Once the winds die down, it’s good winter gardening weather with plenty to do:

* Prune, prune, prune. Now is the time to cut back most deciduous trees and shrubs. The exceptions are spring-flowering shrubs such as lilacs.

* Now is the time to prune fruit trees. (The exceptions are apricot and cherry trees, which are susceptible to a fungus that causes dieback. Save them until summer.) Clean up leaves and debris around the trees to prevent the spread of disease.

* Prune roses, even if they’re still trying to bloom. Strip off any remaining leaves, so the bush will be able to put out new growth in early spring.

* Clean up leaves and debris around your newly pruned roses and shrubs. Put down fresh mulch or bark to keep roots cozy.

* After the wind stops, apply horticultural oil to fruit trees to control scale, mites and aphids. Oils need 24 hours of dry weather after application to be effective.

* This is also the time to spray a copper-based fungicide to peach and nectarine trees to fight leaf curl. (The safest effective fungicides available for backyard trees are copper soap -- aka copper octanoate -- or copper ammonium, a fixed copper fungicide. Apply either of these copper products with 1% horticultural oil to increase effectiveness.)

* When forced bulbs sprout, move them to a cool, bright window. Give them a quarter turn each day so the stems will grow straight.
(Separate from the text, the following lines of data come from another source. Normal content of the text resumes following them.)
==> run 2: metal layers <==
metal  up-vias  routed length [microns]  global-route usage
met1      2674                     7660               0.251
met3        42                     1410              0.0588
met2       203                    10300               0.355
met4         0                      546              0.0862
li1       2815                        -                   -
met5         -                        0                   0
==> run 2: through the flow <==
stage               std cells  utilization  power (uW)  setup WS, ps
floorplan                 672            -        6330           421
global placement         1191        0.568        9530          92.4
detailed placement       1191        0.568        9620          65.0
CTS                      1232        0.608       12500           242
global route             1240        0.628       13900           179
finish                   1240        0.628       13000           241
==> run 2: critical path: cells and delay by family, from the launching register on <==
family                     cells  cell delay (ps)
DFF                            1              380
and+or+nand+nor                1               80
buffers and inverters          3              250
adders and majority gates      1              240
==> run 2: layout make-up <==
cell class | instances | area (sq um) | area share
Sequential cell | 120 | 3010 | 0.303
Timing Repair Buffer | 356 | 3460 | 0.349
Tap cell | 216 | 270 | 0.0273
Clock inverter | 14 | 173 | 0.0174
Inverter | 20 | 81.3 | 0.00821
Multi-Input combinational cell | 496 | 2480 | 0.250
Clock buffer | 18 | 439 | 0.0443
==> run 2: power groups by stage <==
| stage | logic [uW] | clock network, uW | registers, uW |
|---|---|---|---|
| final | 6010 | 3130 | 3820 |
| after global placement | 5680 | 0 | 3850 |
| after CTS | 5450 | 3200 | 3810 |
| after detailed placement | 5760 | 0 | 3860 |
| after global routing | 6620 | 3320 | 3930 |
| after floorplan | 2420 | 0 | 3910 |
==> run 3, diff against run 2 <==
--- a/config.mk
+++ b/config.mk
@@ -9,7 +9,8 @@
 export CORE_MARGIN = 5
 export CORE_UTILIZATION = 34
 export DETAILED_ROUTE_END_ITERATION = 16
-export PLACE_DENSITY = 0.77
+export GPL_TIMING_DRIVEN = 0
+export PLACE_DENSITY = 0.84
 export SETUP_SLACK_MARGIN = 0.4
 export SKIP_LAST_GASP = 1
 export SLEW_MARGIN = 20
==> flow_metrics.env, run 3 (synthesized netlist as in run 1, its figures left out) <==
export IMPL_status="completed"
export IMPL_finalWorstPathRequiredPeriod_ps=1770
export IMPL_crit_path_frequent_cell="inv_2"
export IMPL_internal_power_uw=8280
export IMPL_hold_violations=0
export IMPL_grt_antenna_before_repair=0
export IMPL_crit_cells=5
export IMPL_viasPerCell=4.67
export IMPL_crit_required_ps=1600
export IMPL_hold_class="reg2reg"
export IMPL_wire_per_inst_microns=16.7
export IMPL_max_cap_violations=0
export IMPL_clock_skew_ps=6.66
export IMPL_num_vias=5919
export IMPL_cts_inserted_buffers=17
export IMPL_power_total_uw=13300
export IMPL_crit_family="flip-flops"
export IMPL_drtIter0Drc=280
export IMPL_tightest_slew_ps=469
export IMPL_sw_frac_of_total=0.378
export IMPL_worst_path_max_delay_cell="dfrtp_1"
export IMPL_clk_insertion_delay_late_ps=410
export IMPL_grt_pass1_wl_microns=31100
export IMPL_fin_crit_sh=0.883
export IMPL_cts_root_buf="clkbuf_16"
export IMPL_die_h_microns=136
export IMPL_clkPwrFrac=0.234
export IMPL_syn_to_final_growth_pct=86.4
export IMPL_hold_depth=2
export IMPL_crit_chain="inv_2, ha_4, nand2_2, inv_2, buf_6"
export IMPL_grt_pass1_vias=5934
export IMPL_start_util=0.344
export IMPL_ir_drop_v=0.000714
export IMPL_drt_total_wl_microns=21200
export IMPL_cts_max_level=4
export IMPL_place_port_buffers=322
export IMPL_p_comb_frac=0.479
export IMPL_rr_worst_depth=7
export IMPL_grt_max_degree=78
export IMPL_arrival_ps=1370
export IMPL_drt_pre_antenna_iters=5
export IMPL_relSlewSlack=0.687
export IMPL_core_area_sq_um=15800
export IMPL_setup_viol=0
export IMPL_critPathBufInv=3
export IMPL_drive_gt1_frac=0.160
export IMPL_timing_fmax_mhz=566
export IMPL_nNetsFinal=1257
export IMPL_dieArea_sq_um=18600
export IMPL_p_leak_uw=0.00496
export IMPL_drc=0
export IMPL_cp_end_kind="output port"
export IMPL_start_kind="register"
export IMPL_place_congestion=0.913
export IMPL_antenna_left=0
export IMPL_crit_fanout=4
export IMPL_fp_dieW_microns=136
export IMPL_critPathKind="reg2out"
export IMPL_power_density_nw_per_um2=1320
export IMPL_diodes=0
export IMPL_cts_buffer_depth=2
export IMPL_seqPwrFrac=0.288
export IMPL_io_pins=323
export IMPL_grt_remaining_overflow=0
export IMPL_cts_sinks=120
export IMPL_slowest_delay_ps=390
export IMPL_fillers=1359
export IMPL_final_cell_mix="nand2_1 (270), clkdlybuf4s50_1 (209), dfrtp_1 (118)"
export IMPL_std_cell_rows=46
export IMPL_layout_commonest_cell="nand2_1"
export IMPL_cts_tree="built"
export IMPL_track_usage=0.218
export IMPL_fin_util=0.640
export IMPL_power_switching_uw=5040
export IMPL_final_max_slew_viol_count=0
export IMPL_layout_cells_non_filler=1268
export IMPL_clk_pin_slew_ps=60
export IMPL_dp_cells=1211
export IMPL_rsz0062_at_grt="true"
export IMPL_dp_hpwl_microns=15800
`config.mk`:
```
export PLATFORM = sky130hd
export DESIGN_NAME = game_sprite_mover
export DESIGN_NICKNAME = d
export VERILOG_FILES = /design/src/rtl/game_sprite_pkg.sv /design/src/rtl/game_sprite_step_timer.sv /design/src/rtl/game_sprite_mover.sv
export SDC_FILE = /design/constraint.sdc
export NUM_CORES = 1
export LEC_CHECK = 0
export CAP_MARGIN = 20
export CORE_ASPECT_RATIO = 1.25
export CORE_MARGIN = 2
export CORE_UTILIZATION = 55
export CTS_CLUSTER_DIAMETER = 40
export CTS_CLUSTER_SIZE = 24
export DETAILED_ROUTE_END_ITERATION = 12
export PLACE_DENSITY = 0.87
export SYNTH_ARGS = -nofsm -noshare
export SYNTH_HDL_FRONTEND = slang
export SYNTH_SLANG_ARGS = --single-unit
```
`constraint.sdc`:
```
create_clock -name clk -period 4.3 [get_ports clk]
set_clock_uncertainty 0.15 [all_clocks]
set_input_delay 0.86 -clock clk [delete_from_list [all_inputs] [get_ports clk]]
set_output_delay 0.86 -clock clk [all_outputs]
set_load 0.02 [all_outputs]
```
===== config.mk =====
export PLATFORM = sky130hd
export DESIGN_NAME = gcd_bus_master
export DESIGN_NICKNAME = d
export VERILOG_FILES = /design/src/rtl/gcd_bus_master.sv
export SDC_FILE = /design/constraint.sdc
export NUM_CORES = 1
export LEC_CHECK = 0
export BUFFER_PORTS_ARGS = -buffer_cell sky130_fd_sc_hd__buf_2
export CELL_PAD_IN_SITES_DETAIL_PLACEMENT = 1
export CELL_PAD_IN_SITES_GLOBAL_PLACEMENT = 2
export CORE_MARGIN = 2
export CORE_UTILIZATION = 36
export DETAILED_ROUTE_END_ITERATION = 8
export GPL_ROUTABILITY_DRIVEN = 0
export PLACE_DENSITY_LB_ADDON = 0.2
export SLEW_MARGIN = 30
export SYNTH_ARGS = -nofsm -noshare
export SYNTH_HDL_FRONTEND = slang
export SYNTH_SLANG_ARGS = --single-unit

===== constraint.sdc =====
create_clock -name clk -period 15.4 [get_ports clk]
set_clock_uncertainty 0.2 [all_clocks]
set_input_delay 1.54 -clock clk [delete_from_list [all_inputs] [get_ports clk]]
set_output_delay 1.54 -clock clk [all_outputs]
set_load 0.01 [all_outputs]
[config.mk]
export PLATFORM = sky130hd
export DESIGN_NAME = light_sequencer
export DESIGN_NICKNAME = d
export VERILOG_FILES = /design/src/rtl/smart_light_pkg.sv /design/src/rtl/sync2.sv /design/src/rtl/light_sequencer.sv
export SDC_FILE = /design/constraint.sdc
export NUM_CORES = 1
export LEC_CHECK = 0
export ABC_AREA = 1
export ABC_CLOCK_PERIOD_IN_PS = 4100
export CAP_MARGIN = 10
export CORE_MARGIN = 5
export CORE_UTILIZATION = 55
export CTS_CLUSTER_SIZE = 14
export DETAILED_ROUTE_END_ITERATION = 6
export HOLD_SLACK_MARGIN = 0.08
export PLACE_DENSITY = 0.83
export SYNTH_ARGS = -nofsm -noshare
export SYNTH_HDL_FRONTEND = slang
export SYNTH_SLANG_ARGS = --single-unit
[constraint.sdc]
create_clock -name clk -period 4.1 [get_ports clk]
set_input_delay 0.615 -clock clk [delete_from_list [all_inputs] [get_ports clk]]
set_output_delay 0.615 -clock clk [all_outputs]
set_load 0.01 [all_outputs]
* Browse through seed catalogs and start making plans for spring and summer.

* Divide daylilies, Shasta daisies and other perennials.

* Cut back and divide chrysanthemums.

* Plant bare-root roses, trees and shrubs.
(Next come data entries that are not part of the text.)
$ cat src/rtl/mm_ctrl_if.sv
// Bundle of the host/DMA-facing and array-facing signals of the matrix-multiply job sequencer.
interface mm_ctrl_if #(
  parameter int unsigned N = 2
) ();
  localparam int unsigned SEL_W = (N * N > 1) ? $clog2(N * N) : 1;

  // Job descriptor handshake
  logic             start_valid;
  logic             start_ready;
  logic [3:0]       cfg_precision;
  logic [4:0]       cfg_exp_set;
  logic [5:0]       cfg_k;

  // Input streams gated into the row FIFOs
  logic             act_valid;
  logic             act_ready;
  logic             w_valid;
  logic             w_ready;

  // Controls owned on the array side
  logic             mm_wr_en_act;
  logic             mm_wr_en_w;
  logic             mm_active;
  logic [3:0]       mm_precision;
  logic [4:0]       mm_exp_set;
  logic             mm_done;

  // Serial result drain
  logic [SEL_W-1:0] res_sel;
  logic             res_valid;
  logic             res_ready;
  logic             res_last;

  // Status
  logic             busy;
  logic             err;

  modport slave (
    input  start_valid, cfg_precision, cfg_exp_set, cfg_k,
    input  act_valid, w_valid, mm_done, res_ready,
    output start_ready, act_ready, w_ready,
    output mm_wr_en_act, mm_wr_en_w, mm_active, mm_precision, mm_exp_set,
    output res_sel, res_valid, res_last, busy, err
  );

  modport master (
    output start_valid, cfg_precision, cfg_exp_set, cfg_k,
    output act_valid, w_valid, mm_done, res_ready,
    input  start_ready, act_ready, w_ready,
    input  mm_wr_en_act, mm_wr_en_w, mm_active, mm_precision, mm_exp_set,
    input  res_sel, res_valid, res_last, busy, err
  );
endinterface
* Transplant pansies, violas, calendulas, English daisies, snapdragons and fairy primroses.

* In the vegetable garden, plant fava beans, head lettuce, mustard, onion sets, radicchio and radishes.

* Plant bare-root asparagus and root divisions of rhubarb.

* In the bulb department, plant callas, anemones, ranunculus and gladioli for bloom from late spring into summer.

* Plant blooming azaleas, camellias and rhododendrons. If you’re shopping for these beautiful landscape plants, you can now find them in full flower at local nurseries.